1.の流れは、mail()関数や、mb_send_mail()関数を使って送信する場合です。
WordPressの標準的なメール送信の処理で、PHPでメールのヘッダ、送信先、タイトル、本文などを編集し、mail()関数関数を使って、sendmailからメールを送信します。
2.の流れは、この記事で解説する外部の SMTPサーバを利用して送信する場合です。
PHPでメールのヘッダや本文などを編集するところまでは同じですが、同じサーバ内にある sendmailプログラムからメールを送信するのではなく、外部の SMTPサーバに接続し、そこからメールを送信する方法です。
PHPのオリジナルのプログラムを作成する場合は、先に紹介した記事のように Phpmailerなどのライブラリを利用することになりますが、WordPressの場合は WP Mail SMTP、SMTP Mailerなどのプラグインを利用することで、外部の SMTPサーバを利用して送信することができるようになります。
一見難しそうですが、パソコンの Outlookなどのメールソフトを使ってメールを送信する時と同じ処理を、WordPressでも行えるようにしている仕組みなんです。
Outlookなどのメールソフトは、メールを編集する機能はありますが、メールを送信する機能はなく、また、パソコンの中にも入っていません。
ですので、実際にメールを送信する処理自体は、Gmailや契約しているプロバイダーの SMTPサーバを経由してメールを送信することになるのですが、それと同じことを WordPressのメール送信処理に持たせよう、という仕組みなのです。
そのため、この方法を使ってもスパム判定される場合は、Outlookを使って送信してもスパム判定されてしまう SMTPサーバだということになります。

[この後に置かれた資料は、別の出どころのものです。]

**src/rtl/onehot_decoder_seq.sv**
```systemverilog
// Sequenced 3-to-8 decoder: drains a small FIFO of {code, hold} entries and
// drives the matching one-hot line for the requested number of enabled cycles.
module onehot_decoder_seq #(
   parameter int DEPTH  = 4,
   parameter int HOLD_W = 4
) (
   input  logic                     clk,
   input  logic                     rst,
   input  logic                     in_valid,
   output logic                     in_ready,
   input  logic [2:0]               in_code,
   input  logic [HOLD_W-1:0]        in_hold,
   input  logic                     e,
   output logic [7:0]               y,
   output logic                     y_valid,
   output logic                     busy,
   output logic [$clog2(DEPTH):0]   count
);

   localparam int AW = $clog2(DEPTH);
   localparam int CW = AW + 1;
   localparam int EW = 3 + HOLD_W;

   typedef enum logic {IDLE, DRIVE} state_t;

   state_t            state, state_nxt;
   logic [EW-1:0]     mem [DEPTH];
   logic [AW-1:0]     wptr, rptr;
   logic [HOLD_W-1:0] rem, rem_nxt;
   logic [2:0]        cur, cur_nxt;
   logic [7:0]        y_nxt;
   logic              push, pop, load;
   logic [2:0]        head_code;
   logic [HOLD_W-1:0] head_hold;

   function automatic logic [7:0] decode(input logic [2:0] c);
      decode = 8'd1 << c;
   endfunction

   // Cycles left after the first asserted one; a hold of 0 behaves as 1.
   function automatic logic [HOLD_W-1:0] first_rem(input logic [HOLD_W-1:0] h);
      first_rem = (h == '0) ? '0 : h - HOLD_W'(1);
   endfunction

   assign in_ready               = (count < CW'(DEPTH));
   assign push                   = in_valid && in_ready;
   assign {head_code, head_hold} = mem[rptr];

   always_comb begin
      state_nxt = state;
      rem_nxt   = rem;
      cur_nxt   = cur;
      y_nxt     = '0;
      load      = 1'b0;
      pop       = 1'b0;
      if (state == IDLE) begin
         load = (count != '0) && !e;
      end else if (!e) begin
         if (rem != '0) begin
            rem_nxt = rem - HOLD_W'(1);
            y_nxt   = decode(cur);
         end else if (count != '0) begin
            load = 1'b1;
         end else begin
            state_nxt = IDLE;
         end
      end
      // Popping the head and loading it share one path so strobes chain without gaps.
      if (load) begin
         pop       = 1'b1;
         cur_nxt   = head_code;
         rem_nxt   = first_rem(head_hold);
         y_nxt     = decode(head_code);
         state_nxt = DRIVE;
      end
   end

   always_ff @(posedge clk or posedge rst) begin
      if (rst) begin
         state   <= IDLE;
         rem     <= '0;
         cur     <= '0;
         y       <= '0;
         y_valid <= 1'b0;
         busy    <= 1'b0;
         wptr    <= '0;
         rptr    <= '0;
         count   <= '0;
      end else begin
         state   <= state_nxt;
         rem     <= rem_nxt;
         cur     <= cur_nxt;
         y       <= y_nxt;
         y_valid <= |y_nxt;
         busy    <= (state_nxt == DRIVE);
         if (push) wptr <= wptr + AW'(1);
         if (pop)  rptr <= rptr + AW'(1);
         case ({push, pop})
            2'b10:   count <= count + CW'(1);
            2'b01:   count <= count - CW'(1);
            default: count <= count;
         endcase
      end
   end

   // Storage is not reset; the pointers and count alone define what is valid.
   always_ff @(posedge clk) begin
      if (push) mem[wptr] <= {in_code, in_hold};
   end

endmodule

```
===== src/rtl/xlock_pkg.sv =====
// rtl/xlock_pkg.sv - shared FSM state type and key expansion for the XOR key-lock pipe
package xlock_pkg;

  typedef enum logic [1:0] {
    IDLE  = 2'd0,
    LOAD  = 2'd1,
    ARMED = 2'd2
  } xlock_state_t;

  localparam int unsigned EXP_MAX_W = 64;

  // Repeats the key across the data width: bit j takes key bit (j mod key_w).
  function automatic logic [EXP_MAX_W-1:0] expand_key(
    input logic [EXP_MAX_W-1:0] key,
    input int unsigned          key_w,
    input int unsigned          data_w
  );
    logic [EXP_MAX_W-1:0] res;
    res = '0;
    for (int unsigned j = 0; j < EXP_MAX_W; j++) begin
      if (j < data_w) begin
        res[j] = key[j % key_w];
      end
    end
    return res;
  endfunction

endpackage


===== src/rtl/xlock_pipe_stage.sv =====
// rtl/xlock_pipe_stage.sv - one data+valid register slice of the XOR key-lock pipeline
module xlock_pipe_stage
  import xlock_pkg::*;
#(
  parameter int unsigned DATA_W = 36
) (
  input  logic              clk,
  input  logic              rst_n,
  input  logic              clr_i,
  input  logic              up_vld_i,
  input  logic [DATA_W-1:0] up_data_i,
  input  logic              dn_rdy_i,
  output logic              vld_o,
  output logic [DATA_W-1:0] data_o
);

  logic              vld_q, vld_d;
  logic [DATA_W-1:0] data_q, data_d;
  logic              load;

  assign load = ~vld_q | dn_rdy_i;

  // Data only changes when a real word arrives, so a bubble keeps the last value visible.
  always_comb begin
    vld_d  = vld_q;
    data_d = data_q;
    if (clr_i) begin
      vld_d  = 1'b0;
      data_d = '0;
    end else if (load) begin
      vld_d = up_vld_i;
      if (up_vld_i) begin
        data_d = up_data_i;
      end
    end
  end

  always_ff @(posedge clk or negedge rst_n) begin
    if (!rst_n) begin
      vld_q  <= 1'b0;
      data_q <= '0;
    end else begin
      vld_q  <= vld_d;
      data_q <= data_d;
    end
  end

  assign vld_o  = vld_q;
  assign data_o = data_q;

endmodule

WP Mail SMTPで発生する SMTPサーバ接続エラーを回避するオプション有
「WP Mail SMTP、WP SMTP、Easy WP SMTPでWordPressのメールのスパム判定を回避」で記事を書いていますが、私はこれまでは、「SMTP Mailer」と同じ機能を提供する「WP Mail SMTP」を使ってきました。
ですが、「WP Mail SMTPはPHP5.6、7.0系ではメール送信時にエラーが発生。その対処方法。」で記事を書いていますが、PHPのバージョンが 5.6以上(7.0系含む)の場合は、メール送信でエラーになるサーバがあることも確認しています。

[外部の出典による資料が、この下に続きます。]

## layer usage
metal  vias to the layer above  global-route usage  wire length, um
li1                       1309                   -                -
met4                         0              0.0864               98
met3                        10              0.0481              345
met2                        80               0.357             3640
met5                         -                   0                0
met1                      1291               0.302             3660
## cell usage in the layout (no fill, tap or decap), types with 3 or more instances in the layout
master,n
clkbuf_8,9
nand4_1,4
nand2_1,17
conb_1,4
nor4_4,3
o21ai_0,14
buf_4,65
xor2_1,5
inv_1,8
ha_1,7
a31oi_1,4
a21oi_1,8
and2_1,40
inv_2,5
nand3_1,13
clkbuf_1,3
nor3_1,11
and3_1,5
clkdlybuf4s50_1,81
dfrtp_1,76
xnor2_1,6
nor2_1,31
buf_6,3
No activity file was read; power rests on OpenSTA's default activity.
**src/rtl/swd_pkg.sv**
```systemverilog
// Shared SWD target definitions: monitor states, the line-reset length and
// the positions of the request-header bits (start bit = 0 ... park bit = 7).
package swd_pkg;

    typedef enum logic [2:0] {
        UNSYNC,
        LRST,
        IDLE,
        HDR,
        BUSY
    } swd_state_e;

    localparam int SWD_LINE_RESET_MIN = 50;

    localparam int HDR_START = 0;
    localparam int HDR_APNDP = 1;
    localparam int HDR_RNW   = 2;
    localparam int HDR_A2    = 3;
    localparam int HDR_A3    = 4;
    localparam int HDR_PAR   = 5;
    localparam int HDR_STOP  = 6;
    localparam int HDR_PARK  = 7;

endpackage

```
**src/rtl/swd_run_counter.sv**
```systemverilog
// Saturating run-length counter: counts consecutive enabled samples equal to
// 'level' and flags the sample on which the run first reaches THRESH.
module swd_run_counter #(
    parameter int THRESH = 50,
    parameter int W      = $clog2(THRESH + 1)
) (
    input  logic         sck,
    input  logic         rst,
    input  logic         en,
    input  logic         din,
    input  logic         level,
    output logic [W-1:0] count,
    output logic         reached
);

    // Fires only on the THRESH-1 -> THRESH step, so a saturated run never re-fires.
    assign reached = en && (din == level) && (count == W'(THRESH - 1));

    // NOTE: sequential state is written with non-blocking assignments only;
    // blocking ones here would race against every other clocked reader.
    always_ff @(posedge sck or posedge rst) begin
        if (rst) begin
            count <= '0;
        end else if (en) begin
            if (din != level) begin
                count <= '0;
            end else if (count != W'(THRESH)) begin
                count <= count + 1'b1;
            end
        end
    end

endmodule

```
**src/rtl/swd_target_seq_monitor.sv**
```systemverilog
// Target-side SWD sequence monitor: line-reset detection, idle-zero counting
// and request-header parsing on the sampled SWDIO stream.
module swd_target_seq_monitor
    import swd_pkg::*;
#(
    parameter int RESET_LEN = SWD_LINE_RESET_MIN,
    parameter int IDLE_W    = 8
) (
    input  logic              sck,
    input  logic              rst,
    input  logic              sample_en,
    input  logic              swdio_in,
    input  logic              hdr_done,
    output logic              line_reset,
    output logic              synced,
    output logic [IDLE_W-1:0] idle_cnt,
    output logic              hdr_valid,
    output logic              hdr_err,
    output logic              hdr_apndp,
    output logic              hdr_rnw,
    output logic [1:0]        hdr_addr
);

    localparam int RUN_W = $clog2(RESET_LEN + 1);

    swd_state_e        state, state_n;
    logic [2:0]        bit_idx, bit_idx_n;
    logic [5:0]        hdr_sr, hdr_sr_n;
    logic [IDLE_W-1:0] idle_n;
    logic              synced_n, hdr_valid_n, hdr_err_n, hdr_apndp_n, hdr_rnw_n;
    logic [1:0]        hdr_addr_n;
    logic              hdr_bad;
    logic [RUN_W-1:0]  ones_cnt;
    logic              ones_reached;
    logic              unused_ones_cnt;

    swd_run_counter #(
        .THRESH(RESET_LEN),
        .W     (RUN_W)
    ) u_ones_run (
        .sck    (sck),
        .rst    (rst),
        .en     (sample_en),
        .din    (swdio_in),
        .level  (1'b1),
        .count  (ones_cnt),
        .reached(ones_reached)
    );

    // Only the threshold pulse matters here; the run length itself is not consumed.
    assign unused_ones_cnt = ^ones_cnt;

    // Header bits 1..6 are shifted in LSB first, so bit i sits at hdr_sr[i-1] once park arrives.
    always_comb begin
        // NOTE: every variable of this block gets a default first, so no path infers a latch.
        state_n     = state;
        bit_idx_n   = bit_idx;
        hdr_sr_n    = hdr_sr;
        idle_n      = idle_cnt;
        synced_n    = synced;
        hdr_valid_n = 1'b0;
        hdr_err_n   = hdr_err;
        hdr_apndp_n = hdr_apndp;
        hdr_rnw_n   = hdr_rnw;
        hdr_addr_n  = hdr_addr;
        hdr_bad     = (hdr_sr[HDR_PAR-1] != ^hdr_sr[HDR_A3-1:HDR_APNDP-1])
                    | hdr_sr[HDR_STOP-1] | ~swdio_in;

        if (ones_reached) begin
            state_n   = LRST;
            synced_n  = 1'b1;
            idle_n    = '0;
            bit_idx_n = '0;
            hdr_sr_n  = '0;
        end else begin
            case (state)
                UNSYNC: ;
                LRST: begin
                    if (sample_en && !swdio_in) begin
                        state_n = IDLE;
                        idle_n  = IDLE_W'(1);
                    end
                end
                IDLE: begin
                    if (sample_en) begin
                        if (swdio_in) begin
                            state_n   = HDR;
                            bit_idx_n = 3'(HDR_APNDP);
                        end else if (idle_cnt != {IDLE_W{1'b1}}) begin
                            idle_n = idle_cnt + 1'b1;
                        end
                    end
                end
                HDR: begin
                    if (sample_en) begin
                        if (bit_idx == 3'(HDR_PARK)) begin
                            hdr_valid_n = 1'b1;
                            hdr_err_n   = hdr_bad;
                            hdr_apndp_n = hdr_sr[HDR_APNDP-1];
                            hdr_rnw_n   = hdr_sr[HDR_RNW-1];
                            hdr_addr_n  = {hdr_sr[HDR_A3-1], hdr_sr[HDR_A2-1]};
                            bit_idx_n   = '0;
                            hdr_sr_n    = '0;
                            state_n     = hdr_bad ? UNSYNC : BUSY;
                            synced_n    = ~hdr_bad;
                        end else begin
                            hdr_sr_n  = {swdio_in, hdr_sr[5:1]};
                            bit_idx_n = bit_idx + 3'd1;
                        end
                    end
                end
                BUSY: begin
                    if (hdr_done) begin
                        state_n = IDLE;
                        idle_n  = '0;
                    end
                end
                default: state_n = UNSYNC;
            endcase
        end
    end

    always_ff @(posedge sck or posedge rst) begin
        if (rst) begin
            state      <= UNSYNC;
            bit_idx    <= '0;
            hdr_sr     <= '0;
            idle_cnt   <= '0;
            synced     <= 1'b0;
            line_reset <= 1'b0;
            hdr_valid  <= 1'b0;
            hdr_err    <= 1'b0;
            hdr_apndp  <= 1'b0;
            hdr_rnw    <= 1'b0;
            hdr_addr   <= '0;
        end else begin
            state      <= state_n;
            bit_idx    <= bit_idx_n;
            hdr_sr     <= hdr_sr_n;
            idle_cnt   <= idle_n;
            synced     <= synced_n;
            line_reset <= ones_reached;
            hdr_valid  <= hdr_valid_n;
            hdr_err    <= hdr_err_n;
            hdr_apndp  <= hdr_apndp_n;
            hdr_rnw    <= hdr_rnw_n;
            hdr_addr   <= hdr_addr_n;
        end
    end

endmodule

```
===== config.mk =====
export PLATFORM = sky130hd
export DESIGN_NAME = fpdiv_issue_seq
export DESIGN_NICKNAME = d
export VERILOG_FILES = /design/src/rtl/fpdiv_issue_seq.sv
export SDC_FILE = /design/constraint.sdc
export NUM_CORES = 1
export LEC_CHECK = 0
export BUFFER_PORTS_ARGS = -buffer_cell sky130_fd_sc_hd__buf_2
export CAP_MARGIN = 10
export CORE_MARGIN = 2
export CORE_UTILIZATION = 40
export CTS_CLUSTER_SIZE = 16
export DETAILED_ROUTE_END_ITERATION = 10
export SLEW_MARGIN = 25
export SYNTH_ARGS = -nofsm -noshare
export SYNTH_HDL_FRONTEND = slang
export SYNTH_SLANG_ARGS = --single-unit

===== constraint.sdc =====
create_clock -name CLOCK -period 2.3 [get_ports CLOCK]
set_input_delay 0.115 -clock CLOCK [delete_from_list [all_inputs] [get_ports CLOCK]]
set_output_delay 0.115 -clock CLOCK [all_outputs]
set_load 0.01 [all_outputs]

というわけで、今回は、この PHPのバージョンによる SMTP接続エラーの問題もオプションで回避できる「SMTP Mailer」ご紹介するに至りました。
これまで「WP Mail SMTP」を使ってきた方は、functions.phpをカスタマイズして使い続けてもいいと思いますが、新しくプラグインを探している方は「SMTP Mailer」を利用するといいでしょう。
SMTP Mailerの設置方法解説
SMTP Mailerのインストール方法
WordPressのプラグインのインストール方法は、「WordPressプラグインの3つのインストール方法解説」に記事を書いていますので、そちらを参考にしてください。
SMTP Mailerの設定方法
SMTP Mailerをインストールして、有効化すると、ダッシュボードなどに「SMTP Mailer plugin cannot send email until you enter your credentials in the settings.」のメッセージが表示されるようになります。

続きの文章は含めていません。